DÜNYA ESKİSİ GİBİ OLMAYACAK

Peki; eski dünya neydi ki yenisi ne olsun!  “Halklar isterse dünya değişir,  bu virüs yaklaşan devrimin olsa olsa simgesi olabilir.” şeklinde ağır bir laf ettikten sonra, dünyanın tüm dengelerini bozan paracı sistemi koruyan veya kollayan kişilerin kafasında nasıl bir Yeni Dünya var?

Kentleri betona gömenler, doğayı katledenler mi? Yeni Dünyayı kuracaklar. Onlardan çıksa çıksa değişim değil, günü kurtarma çıkar.

Halklar ne isteyecek? Genel sağlık ve koruyucu sağlık hizmetlerinde dört dörtlük ilgi bekleyecekler. Şişirme değil sağlıklı gıdalar isteyecekler. Doğanın korunmasını daha şiddetle talep edecekler. Savaşlara karşı çıkacaklar. “Vergilerimi benim için kullan” kampanyaları düzenleyecekler. Bakın iki ayda salgınla mücadele için inanılmaz bütçeler ayrıldı, bu ülkelerde ilk önce ordulara harcanan paralar tartışmaya açılacak.   Korona sonrası itiraz ve direniş sesleri elbette gelişmiş ülkelerin meydanlarından yükselecek.  Korona lafının bile yasaklandığı ülkelerden değil.

BAK ŞU AMERİKA’YA

ABD Başkanı Trump, virüse bile bir ulusun adını veriyor, “Çin Virüsü” diyor. Kendileri aynı zamanda Dünyada ayrımcılıkta ve ötekileştirmede sınır tanımayanlar sınıfının başkanıdır. Emlak zenginidir, inşaat yapıcıdır beyefendi. Gözdesi New York kenti virüsün yaydığı alevler içinde. Ölü sayısının 200 binleri bulacağını söylerken hiç sıkılmıyor, niye mi?

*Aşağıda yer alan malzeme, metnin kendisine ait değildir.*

File: src/rtl/game_pkg.sv
// Shared screen geometry, colours and FSM encoding for the pixel-plot datapath.
package game_pkg;
  localparam int SCREEN_W = 160;
  localparam int SCREEN_H = 120;
  localparam int X_W = $clog2(SCREEN_W);
  localparam int Y_W = $clog2(SCREEN_H);
  localparam logic [2:0] COL_BLACK = 3'b000;
  localparam logic [2:0] COL_WHITE = 3'b111;

  typedef enum logic [1:0] {
    ST_IDLE,
    ST_ERASE,
    ST_UPDATE,
    ST_DRAW
  } box_state_t;
endpackage

File: src/rtl/box_controller_if.sv
// Frame-tick/jump inputs and pixel-write outputs of the box controller.
interface box_controller_if;
  import game_pkg::*;

  logic           frame_tick;
  logic           jump;
  logic           plot;
  logic [X_W-1:0] x;
  logic [Y_W-1:0] y;
  logic [2:0]     colour;
  logic           busy;
  logic [Y_W-1:0] box_y;

  modport master (
    output frame_tick, jump,
    input  plot, x, y, colour, busy, box_y
  );

  modport slave (
    input  frame_tick, jump,
    output plot, x, y, colour, busy, box_y
  );
endinterface

File: src/rtl/box_pixel_counter.sv
// Row-major dx/dy sweep over a W x H box; wraps to (0,0) after the last pixel.
module box_pixel_counter #(
  parameter int W = 4,
  parameter int H = 4
) (
  input  logic       clk,
  input  logic       reset,
  input  logic       clear,
  input  logic       en,
  output logic [2:0] dx,
  output logic [2:0] dy,
  output logic       last
);
  assign last = (dx == 3'(W - 1)) && (dy == 3'(H - 1));

  always_ff @(posedge clk) begin
    if (reset || clear) begin
      dx <= '0;
      dy <= '0;
    end else if (en) begin
      if (dx == 3'(W - 1)) begin
        dx <= '0;
        dy <= last ? 3'd0 : dy + 3'd1;
      end else begin
        dx <= dx + 3'd1;
      end
    end
  end
endmodule

File: src/rtl/box_controller.sv
// Per frame: erase box, apply jump/gravity, redraw; one registered pixel per clock.
// Tick sampled at cycle 0 gives erase pixels on 1..N, update on N+1, draw on N+2..2N+1.
module box_controller
  import game_pkg::*;
#(
  parameter int BOX_X    = 2,
  parameter int BOX_W    = 4,
  parameter int BOX_H    = 4,
  parameter int Y_MAX    = SCREEN_H - BOX_H,
  parameter int GRAVITY  = 1,
  parameter int JUMP_VEL = 6,
  parameter int V_MAX    = 7
) (
  input logic             clk,
  input logic             reset,
  box_controller_if.slave bus
);
  localparam logic [Y_W-1:0]    Y_TOP = Y_W'(Y_MAX);
  localparam logic signed [8:0] V_TOP = 9'(V_MAX);

  box_state_t        state;
  logic [Y_W-1:0]    box_y_q, y_new;
  logic signed [4:0] vel, vel_new;
  logic              done;
  logic              plot_q, busy_q;
  logic [X_W-1:0]    x_q;
  logic [Y_W-1:0]    y_q;
  logic [2:0]        colour_q;
  logic [2:0]        dx, dy;
  logic              last;
  logic              cnt_clear, cnt_en;
  logic signed [8:0] vel_inc, vel_next, y_sum;

  // The counter always points at the pixel being registered this cycle, so
  // the output registers can present pixel k on the cycle after it is chosen.
  assign cnt_clear = (state == ST_IDLE) && !bus.frame_tick;
  assign cnt_en    = ((state == ST_IDLE) && bus.frame_tick) || (state == ST_UPDATE) ||
                     (((state == ST_ERASE) || (state == ST_DRAW)) && !done);

  box_pixel_counter #(.W(BOX_W), .H(BOX_H)) u_cnt (
    .clk   (clk),
    .reset (reset),
    .clear (cnt_clear),
    .en    (cnt_en),
    .dx    (dx),
    .dy    (dy),
    .last  (last)
  );

  always_comb begin
    vel_inc = 9'(vel) + 9'(GRAVITY);
    if (bus.jump && (box_y_q == Y_TOP)) vel_next = -9'(JUMP_VEL);
    else if (vel_inc > V_TOP)          vel_next = V_TOP;
    else                               vel_next = vel_inc;
    y_sum   = $signed({2'b00, box_y_q}) + vel_next;
    y_new   = box_y_q;
    vel_new = vel;
    if (y_sum < 0) begin
      y_new   = '0;
      vel_new = '0;
    end else if (y_sum > 9'(Y_MAX)) begin
      y_new   = Y_TOP;
      vel_new = '0;
    end else begin
      y_new   = y_sum[Y_W-1:0];
      vel_new = vel_next[4:0];
    end
  end

  always_ff @(posedge clk) begin
    if (reset) begin
      state    <= ST_IDLE;
      box_y_q  <= Y_TOP;
      vel      <= '0;
      done     <= 1'b0;
      plot_q   <= 1'b0;
      x_q      <= '0;
      y_q      <= '0;
      colour_q <= COL_BLACK;
      busy_q   <= 1'b0;
    end else begin
      case (state)
        ST_IDLE: begin
          if (bus.frame_tick) begin
            state    <= ST_ERASE;
            busy_q   <= 1'b1;
            plot_q   <= 1'b1;
            x_q      <= X_W'(BOX_X) + X_W'(dx);
            y_q      <= box_y_q + Y_W'(dy);
            colour_q <= COL_BLACK;
            done     <= last;
          end
        end
        ST_UPDATE: begin
          box_y_q  <= y_new;
          vel      <= vel_new;
          state    <= ST_DRAW;
          plot_q   <= 1'b1;
          x_q      <= X_W'(BOX_X) + X_W'(dx);
          y_q      <= y_new + Y_W'(dy);
          colour_q <= COL_WHITE;
          done     <= last;
        end
        default: begin
          // Shared by ERASE and DRAW: a spare cycle after the last pixel
          // drops plot before moving on.
          if (done) begin
            plot_q <= 1'b0;
            done   <= 1'b0;
            if (state == ST_DRAW) begin
              state  <= ST_IDLE;
              busy_q <= 1'b0;
            end else begin
              state <= ST_UPDATE;
            end
          end else begin
            plot_q <= 1'b1;
            x_q    <= X_W'(BOX_X) + X_W'(dx);
            y_q    <= box_y_q + Y_W'(dy);
            done   <= last;
          end
        end
      endcase
    end
  end

  assign bus.plot   = plot_q;
  assign bus.x      = x_q;
  assign bus.y      = y_q;
  assign bus.colour = colour_q;
  assign bus.busy   = busy_q;
  assign bus.box_y  = box_y_q;
endmodule

File: src/flat_wrapper.sv
// flat-port wrapper written by rule: the top's interface ports become plain ports
module box_controller_flat import game_pkg::*;
#(
  parameter int BOX_X    = 2,
  parameter int BOX_W    = 4,
  parameter int BOX_H    = 4,
  parameter int Y_MAX    = SCREEN_H - BOX_H,
  parameter int GRAVITY  = 1,
  parameter int JUMP_VEL = 6,
  parameter int V_MAX    = 7
)
  (clk, reset, bus_frame_tick, bus_jump, bus_plot, bus_x, bus_y, bus_colour, bus_busy, bus_box_y);
  box_controller_if bus_i ();
  input logic clk;
  input logic reset;
  input wire logic [$bits(bus_i.frame_tick)-1:0] bus_frame_tick;
  input wire logic [$bits(bus_i.jump)-1:0] bus_jump;
  output wire logic [$bits(bus_i.plot)-1:0] bus_plot;
  output wire logic [$bits(bus_i.x)-1:0] bus_x;
  output wire logic [$bits(bus_i.y)-1:0] bus_y;
  output wire logic [$bits(bus_i.colour)-1:0] bus_colour;
  output wire logic [$bits(bus_i.busy)-1:0] bus_busy;
  output wire logic [$bits(bus_i.box_y)-1:0] bus_box_y;
  assign bus_i.frame_tick = bus_frame_tick;
  assign bus_i.jump = bus_jump;
  assign bus_plot = bus_i.plot;
  assign bus_x = bus_i.x;
  assign bus_y = bus_i.y;
  assign bus_colour = bus_i.colour;
  assign bus_busy = bus_i.busy;
  assign bus_box_y = bus_i.box_y;
  box_controller #(.BOX_X(BOX_X), .BOX_W(BOX_W), .BOX_H(BOX_H), .Y_MAX(Y_MAX), .GRAVITY(GRAVITY), .JUMP_VEL(JUMP_VEL), .V_MAX(V_MAX)) u_core (.clk(clk), .reset(reset), .bus(bus_i));
endmodule
File: config.mk
export PLATFORM = sky130hd
export DESIGN_NAME = box_controller_flat
export DESIGN_NICKNAME = d
export VERILOG_FILES = /design/src/rtl/game_pkg.sv /design/src/rtl/box_controller_if.sv /design/src/rtl/box_pixel_counter.sv /design/src/rtl/box_controller.sv /design/src/flat_wrapper.sv
export SDC_FILE = /design/constraint.sdc
export NUM_CORES = 1
export LEC_CHECK = 0
export ABC_AREA = 1
export CAP_MARGIN = 20
export CORE_AREA = 2 2 72 126
export DETAILED_ROUTE_END_ITERATION = 10
export DIE_AREA = 0 0 74 128
export HOLD_SLACK_MARGIN = 0.06
export PLACE_DENSITY = 0.6
export SLEW_MARGIN = 20
export SYNTH_ARGS = -nofsm -noshare
export SYNTH_HDL_FRONTEND = slang
export SYNTH_SLANG_ARGS = --single-unit
File: constraint.sdc
create_clock -name clk -period 5.79 [get_ports clk]
set_input_delay 0.8685 -clock clk [delete_from_list [all_inputs] [get_ports clk]]
set_output_delay 0.8685 -clock clk [all_outputs]
set_load 0.01 [all_outputs]
==> results.toml, run 1 <==
[place]
gp_congestion = 0.875
dpl_cell_area_um2 = 2850
dpl.hpwl_um = 4950
portBuffers = 26
placed_cells = 508

[cts]
cts_buffer_depth = 2
clk_pin_slew_ns = 0.05
post_cts_buffers = 0
clock-sinks = 35
numCtsBuffers = 5
cts_tree = "done"
ctsResizeCount = 0
postCtsHoldBufs = 0
htree_levels = 2
cts-root-buf = "clkbuf_16"
clkLatencyLatePin_ns = 0.28

[setup_path]
cpMostUsedCell = "nand2_1"
cp.arrival_ns = 4.99
cpPeakStageDelay_ns = 0.47
path_buf_inv = 7
path_class = "flip-flop to flip-flop"
start_kind = "flip-flop"
crit_fanout = 7
crit_family = "adder cells"
worst_setup_path_end_kind = "flip-flop"
required_ns = 6.02
cp_slowest_cell = "dfxtp_1"

[layout]
layout-drive-gt1-share_pct = 9.57
nets = 425
syn_to_final_growth_pct = 19.3
fill_cells = 910
fin_util_pct = 35.0
mostFrequentLayoutCells = "nand2_1, inv_1, nor2_1, dfxtp_1, clkdlybuf4s50_1"
mostFrequentLayoutCell = "nand2_1"
num_antenna_cells = 0
register_area_um2 = 701
stdcell_count = 514
design_area_um2 = 2980
multi_input_area_um2 = 1510

[floorplanning]
core-area_um2 = 8500
die_area_um2 = 9470
row_count = 45
die_h_um = 128
die_w_um = 74
start_util_pct = 29.3
io-pin-count = 31

[yosys]
syn_inst = 373
synth.area.top_cells = "dfxtp_1, nand2_1, ha_1"
yosys_register_bits = 35
seq_area_frac_synth_pct = 28.1
yosysTopAreaCell = "dfxtp_1"
synth.distinct_cells = 35
ys_warn_count = 0
syn_area_um2 = 2490
synth_top_area_share_pct = 28.1
avgSynthCellArea_um2 = 6.69

[sta]
hold_viol_final = 0
slew_headroom_pct = 56.2
worstMarginPinSlew_ns = 0.655
finalSetupTns_ns = 0
max_freq_mhz = 210
period_minus_slack_ns = 4.76
period_share_pct = 82.2
rsz0062_at_grt = "no"
setup_violations = 0
finalClockSkew_ns = 0.00466
slew_viol_final = 0

[grt]
grt_remaining_overflow = 0
track_usage_pct = 14.0
grt_first_pass_wirelength_um = 10200
grt_max_degree = 18
antenna_found_initial = 0
first_global_vias = 2275

[run_status]
status = "finished, final reports clean"

[routing]
routed_via_density = 4.46
drtAntennaViolNets = 0
drt_iter0_drc = 87
routed_wl_um = 5990
num_vias = 2290
wl_per_cell_um = 11.7
drt_first_pass_iters = 4
route.detailed.drc = 0

[min_path]
hp-class = "flip-flop to flip-flop"

[power_and_ir_drop]
irDropWorstVdd_mv = 0.306
leakage_nw = 1.46
powerDensity_nw_per_um2 = 669
total_power_mw = 1.99

[job]
cap_violations = 0
## power breakdown
| part | switching, mW | total (mW) | internal (mW) |
|---|---|---|---|
| clock network | 0.0912 | 0.245 | 0.154 |
| registers | 0.0722 | 0.385 | 0.313 |
| logic | 0.849 | 1.36 | 0.513 |
| total | 1.01 | 1.99 | 0.980 |
## layout make-up
type,count,area share [%]
clock buffer,6,4.33
inverter,60,7.65
tap,117,4.92
timing repair buffer,26,8.74
multi-input combinational,270,50.8
sequential,35,23.5
## kinds of logic (layout without fill, tap and decap cells)
family | after synthesis | count (layout) | synth area share (%)
simple gates | 186 | 186 | 34.3
buf+inv | 71 | 92 | 11.7
compound gates | 52 | 52 | 11.8
flops | 35 | 35 | 28.1
fa+ha+maj | 23 | 23 | 12.1
xor+xnor | 5 | 5 | 1.76
other cells | 1 | 4 | 0.150
## routing by layer
layer	track usage, %	vias to the layer above	share of wire, %	wire length, um
li1	-	1217	-	-
met1	13.9	1020	37	2200
met2	26.1	36	56	3340
met3	2.20	17	2.9	175
met4	8.24	0	4.6	276
met5	0	-	0	0
## stage by stage
stage                     hold slack, ns  worst slack [ns]
after floorplan                    0.441              1.57
after global placement             0.460             0.930
after detailed placement           0.468             0.832
after CTS                          0.475              1.00
after global routing               0.502             0.517
final                              0.468              1.03
## synthesized netlist by cell type (all sizes together)
master,instances
a211oi,1
a21oi,25
a221oi,2
a22oi,1
a31oi,1
buf,7
clkbuf,4
conb,1
dfxtp,35
fa,2
ha,21
inv,60
nand2,105
nand3,28
nand3b,1
nand4,5
nor2,44
nor3,1
o211ai,1
o21ai,21
or2,2
xnor2,1
xor2,4
## worst register-to-register path: cells and delay by family, from the launching register on
family | cells | cell delay, ns
fa+ha+maj | 5 | 1.63
flops | 1 | 0.47
buf+inv | 7 | 0.52
simple gates | 16 | 1.50
compound gates | 4 | 0.60
## registers in the layout (all words and copies together), names as in the netlist, 2 cells and up
name              count
u_core.bus.box_y      7
u_core.bus.x          4
u_core.bus.y          7
u_core.state          2
u_core.u_cnt.dx       3
u_core.u_cnt.dy       3
u_core.vel            5
## final timing paths
check | slack (ns) | to | depth (start not counted) | startpoint
setup / recovery | 1.03 | u_core.bus.y[4]$_SDFFE_PP0P_ | 32 | u_core.vel[0]$_SDFFE_PP0P_
hold / removal | 0.47 | u_core.bus.plot$_SDFFE_PP0N_ | 2 | u_core.bus.plot$_SDFFE_PP0N_
setup reg to reg | 1.03 | u_core.bus.y[4]$_SDFFE_PP0P_ | 32 | u_core.vel[0]$_SDFFE_PP0P_
hold reg to reg | 0.47 | u_core.bus.plot$_SDFFE_PP0N_ | 2 | u_core.bus.plot$_SDFFE_PP0N_
(Power assumes the default switching activity.)
==> inputs of run 2 (changes only) <==
- clock period: 5.79 -> 4.95 ns (I/O delays scaled with it)
==> run 2 against run 1 <==
Effect of this change:
- clock skew rose by 0.0023 ns
- count of clock-buffer cells in the layout did not move
- combinational power rose by 19%
- cell area rose by 1.3%
- final cell count rose by 0.19%
- die area did not move
- register-to-register slack got worse by 0.61 ns
- power rose by 20%
- largest cell class unchanged
==> results.toml, run 2 (same netlist as run 1, synthesis figures left out) <==
[run_status]
status = "finished, final reports clean"

[power_and_ir_drop]
powerDensity_nw_per_um2 = 791
leakage_nw = 1.47
irDropWorstVdd_mv = 0.300

[routing]
wl_per_cell_um = 11.9
route.detailed.drc = 0
drtAntennaViolNets = 0
num_vias = 2354
drt_first_pass_iters = 5
drt_iter0_drc = 110
routed_via_density = 4.57
routed_wl_um = 6140

[min_path]
min_from = "u_core.bus.plot$_SDFFE_PP0N_"
holdPathEnd = "u_core.bus.plot$_SDFFE_PP0N_"
hold_depth = 2
hp-class = "flip-flop to flip-flop"

[layout]
stdcell_count = 515
num_antenna_cells = 0
fill_cells = 892
register_area_um2 = 706
layout-drive-gt1-share_pct = 12.1
multi_input_area_um2 = 1530
mostFrequentLayoutCell = "nand2_1"
syn_to_final_growth_pct = 20.9
nets = 425
mostFrequentLayoutCells = "nand2_1, inv_1, nor2_1, dfxtp_1, clkdlybuf4s50_1"

[floorplanning]
start_util_pct = 29.3
io-pin-count = 31
die_h_um = 128
core-area_um2 = 8500
die_area_um2 = 9470
row_count = 45
die_w_um = 74

[cts]
cts-root-buf = "clkbuf_16"
htree_levels = 2
clkLatencyLatePin_ns = 0.28
clk_pin_slew_ns = 0.05
post_cts_buffers = 0
cts_tree = "done"
clock-sinks = 35
numCtsBuffers = 5
cts_buffer_depth = 2

[place]
gp_congestion = 0.876
placed_cells = 508
portBuffers = 26
dpl.hpwl_um = 4940

[setup_path]
crit_fanout = 7
start_kind = "flip-flop"
path_buf_inv = 7
worst_setup_path_end_kind = "flip-flop"
rrSetupSlack_ns = 0.42
r2r_cells = 32
cpPeakStageDelay_ns = 0.40
reg2reg_to = "u_core.bus.y[4]$_SDFFE_PP0P_"
cpMostUsedCell = "nand2_1"
path_class = "flip-flop to flip-flop"
r2r_start = "u_core.vel[0]$_SDFFE_PP0P_"
crit_family = "adder cells"
cp.arrival_ns = 4.76
required_ns = 5.18
cp_slowest_cell = "dfxtp_4"

[job]
cap_violations = 0

[grt]
grt_remaining_overflow = 0
track_usage_pct = 14.0
grt_max_degree = 18
first_global_vias = 2284
grt_first_pass_wirelength_um = 10200
antenna_found_initial = 0

[sta]
hold_viol_final = 0
finalClockSkew_ns = 0.00697
period_minus_slack_ns = 4.53
slew_headroom_pct = 55.4
hold_slack_ns = 0.468
period_share_pct = 91.5
setup_violations = 0
max_freq_mhz = 221
worstMarginPinSlew_ns = 0.665
slew_viol_final = 0
-- run 2: cell count changes in the layout (fill, tap and decap cells not counted), sizes merged --
cell / change
clkinv: +1
-- run 2: how the worst max path moves through the flow --
stage / slack, ns / depth (start not counted) / start / endpoint
finish: 0.42 / 32 / u_core.vel[0]$_SDFFE_PP0P_ / u_core.bus.y[4]$_SDFFE_PP0P_
floorplan: 0.73 / 32 / u_core.vel[0]$_SDFFE_PP0P_ / u_core.bus.y[4]$_SDFFE_PP0P_
global placement: 0.21 / 31 / bus_jump / u_core.bus.y[4]$_SDFFE_PP0P_
CTS: 0.13 / 32 / u_core.vel[0]$_SDFFE_PP0P_ / u_core.bus.y[4]$_SDFFE_PP0P_
global route: -0.02 / 30 / u_core.vel[0]$_SDFFE_PP0P_ / u_core.bus.y[3]$_SDFFE_PP0P_
detailed placement: 0.11 / 31 / bus_jump / u_core.bus.y[4]$_SDFFE_PP0P_
-- run 2: final cells by class --
class	instances	area share, %
multi-input cells	270	50.8
flip-flops and latches	35	23.4
repair buffers	26	8.63
inverters	60	7.55
well taps	117	4.85
clock buffers	6	4.60
clock inverters	1	0.166
-- run 2: per-stage QoR --
step | total power [mW] | setup TNS (ns) | utilization [%] | setup slack, ns | area (um^2)
6_report | 2.39 | 0 | 35.5 | 0.422 | 3020
5_1_grt | 2.62 | -0.0236 | 35.5 | -0.0168 | 3020
4_1_cts | 2.38 | 0 | 35.2 | 0.135 | 2990
3_5_place_dp | 2.06 | 0 | 33.5 | 0.105 | 2850
3_3_place_gp | 2.04 | 0 | 33.5 | 0.215 | 2850
2_1_floorplan | 1.66 | 0 | - | 0.729 | 2510
-- run 2: where the power goes --
part,switching [mW],internal [mW]
clock,0.113,0.196
sequential,0.0856,0.369
combinational,1.02,0.607
total,1.21,1.17
-- run 2: what timing repair did --
| action | 4_1_cts | 5_1_grt |
|---|---|---|
| hold buffers | 0 | 0 |
| resized for setup | 0 | 9 |
| setup endpoints to repair | 0 | 4 |
-- run 2: worst register-to-register path, delay by kind of cell, from the launching register on --
kind	cells	cell delay, ns
AO/OA/AOI/OAI	4	0.51
adder cells (fa/ha/maj)	5	1.59
buffers and inverters	7	0.52
flip-flops	1	0.40
AND/OR/NAND/NOR	16	1.49
-- run 2: metal layers --
layer  part of all wire [%]  up-vias  track usage, %
li1                       -     1225               -
met1                     37     1076            13.8
met2                     56       39            26.5
met3                    2.6       14            2.04
met4                    4.1        0            7.81
met5                      0        -               0
==> inputs of run 3 (changes only) <==
- CELL_PAD_IN_SITES_DETAIL_PLACEMENT: not set -> 0
- CELL_PAD_IN_SITES_GLOBAL_PLACEMENT: not set -> 2
- PLACE_DENSITY: 0.6 -> 0.89
==> run 3 against run 2 <==
Effect of this change:
- critical path type unchanged
- critical endpoint unchanged
- hold slack worse by 0.0077 ns
- core utilization up 0.21 points
- wire length up 1.6%
- sequential power down 1%
- count of clock-buffer cells in the layout up 2
==> results.toml, run 3 (same netlist as run 1, synthesis figures left out) <==
[run_status]
status = "finished, final reports clean"

[place]
dpl.hpwl_um = 5130
gp_congestion = 0.789
dpl_cell_area_um2 = 2860
portBuffers = 26

[sta]
rsz0062_at_grt = "no"
slew_headroom_pct = 62.8
period_share_pct = 90.9
worstMarginPinSlew_ns = 0.555
finalClockSkew_ns = 0.00230
period_minus_slack_ns = 4.50
slew_viol_final = 0
max_freq_mhz = 222
finalSetupTns_ns = 0
hold_viol_final = 0
setup_violations = 0

[cts]
post_cts_buffers = 0
htree_levels = 2
postCtsHoldBufs = 0
ctsResizeCount = 0
cts-root-buf = "clkbuf_16"
cts_tree = "done"
clkLatencyLatePin_ns = 0.27
cts_buffer_depth = 2
numCtsBuffers = 5
clock-sinks = 35
clk_pin_slew_ns = 0.05

[setup_path]
cpMostUsedCell = "nand2_1"
worst_setup_path_end_kind = "flip-flop"
required_ns = 5.17
path_class = "flip-flop to flip-flop"
crit_family = "adder cells"
cp.arrival_ns = 4.72
cp_slowest_cell = "fa_1"
path_buf_inv = 7
crit_fanout = 7
start_kind = "flip-flop"
cpPeakStageDelay_ns = 0.43

[grt]
antenna_found_initial = 0
track_usage_pct = 14.0
grt_first_pass_wirelength_um = 10200
first_global_vias = 2228
grt_max_degree = 18
grt_remaining_overflow = 0

[power_and_ir_drop]
leakage_nw = 1.49
sequentialPowerShare_pct = 18.7
switching_share_pct = 50.4
p_int_mw = 1.19
clkPwrFrac_pct = 13.4
powerDensity_nw_per_um2 = 793
irDropWorstVdd_mv = 0.331
switchingPower_mw = 1.21
power_frac_comb_pct = 67.9

[routing]
num_vias = 2343
wl_per_cell_um = 12.0
drt_iter0_drc = 59
routed_via_density = 4.52
drt_first_pass_iters = 5
drtAntennaViolNets = 0
routed_wl_um = 6240
route.detailed.drc = 0

[layout]
fill_cells = 930
mostFrequentLayoutCells = "nand2_1, inv_1, nor2_1, dfxtp_1, clkdlybuf4s50_1"
num_antenna_cells = 0
syn_to_final_growth_pct = 21.6
nets = 427
layout-drive-gt1-share_pct = 11.5
mostFrequentLayoutCell = "nand2_1"
design_area_um2 = 3030

[floorplanning]
io-pin-count = 31
die_w_um = 74
die_h_um = 128
die_area_um2 = 9470
core-area_um2 = 8500
row_count = 45
start_util_pct = 29.3

[min_path]
hp-class = "flip-flop to flip-flop"

[job]
cap_violations = 0
[run 3: worst min-delay path, cell delays in order (launching register included)]
cell and delay, ns:
dfxtp_1 0.30, nand2_1 0.06, a21oi_1 0.05
[run 3: area by class of cell]
class	instances	area, um^2	share of cell area (%)
clock buffer	8	156	5.15
inverter	60	228	7.51
multi-input combinational	270	1520	50.2
sequential	35	704	23.2
tap	117	146	4.82
timing repair buffer	28	275	9.07
[run 3: power groups by stage]
stage	combinational (mW)	sequential, mW	clock (mW)
2_1_floorplan	1.20	0.460	0
3_3_place_gp	1.63	0.452	0
3_5_place_dp	1.64	0.454	0
4_1_cts	1.65	0.449	0.330
5_1_grt	1.86	0.461	0.341
6_report	1.63	0.449	0.322
[run 3: worst paths after layout]
kind,slack [ns],cells past startpoint,start,to
worst max register to register,0.45,32,u_core.vel[0]$_SDFFE_PP0P_,u_core.bus.y[4]$_SDFFE_PP0P_
worst max-delay path,0.45,32,u_core.vel[0]$_SDFFE_PP0P_,u_core.bus.y[4]$_SDFFE_PP0P_
worst min register to register,0.46,2,u_core.bus.busy$_SDFFE_PP0P_,u_core.bus.busy$_SDFFE_PP0P_
worst min-delay path,0.46,2,u_core.bus.busy$_SDFFE_PP0P_,u_core.bus.busy$_SDFFE_PP0P_
[run 3: per-stage QoR]
stage	setup slack [ns]	hold slack [ns]	std cells	total power, mW	utilization, %
after CTS	0.245	0.471	518	2.43	35.5
after global routing	0.0163	0.487	518	2.67	35.7
final	0.449	0.460	518	2.41	35.7
after detailed placement	0.211	0.463	510	2.09	33.7
after floorplan	0.729	0.441	376	1.66	-
after global placement	0.265	0.453	510	2.08	33.7
[run 3: routing by layer]
layer	wire length, um	part of all wire (%)	vias to the layer above	global-route usage [%]
li1	-	-	1225	-
met1	2490	40	1086	14.9
met2	3520	56	25	26.8
met3	123	2.0	7	1.73
met4	107	1.7	0	5.13
met5	0	0	-	0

Bizim medyamızda geniş yer bulmayan bir haber var.  Şöyle; ABD’de bir grup bilim insanı 11 Eylül saldırılarından sonra Şarbonu düşünerek salgın izleme sistemi kurmuşlar ve hayli veri toplamışlar, İşte ABD yönetimi bu bilim insanlarının ödeneklerini kesmiş. Yine de 7 Mart’ta bu bilim insanları uyarmışlar, yaklaşan tehlikeye dikkat çekmişler ama ABD’de ne başkan, ne valiler ne de belediye başkanları bunu dikkate almamış. Olay budur.

Şimdi gözler çok uluslu Amerikan halkında, Amerikalılar yeni bir dünya isteyecek mi? Onlar isterse filmlerine bakıp belki bizler de kafayı kaldırırız.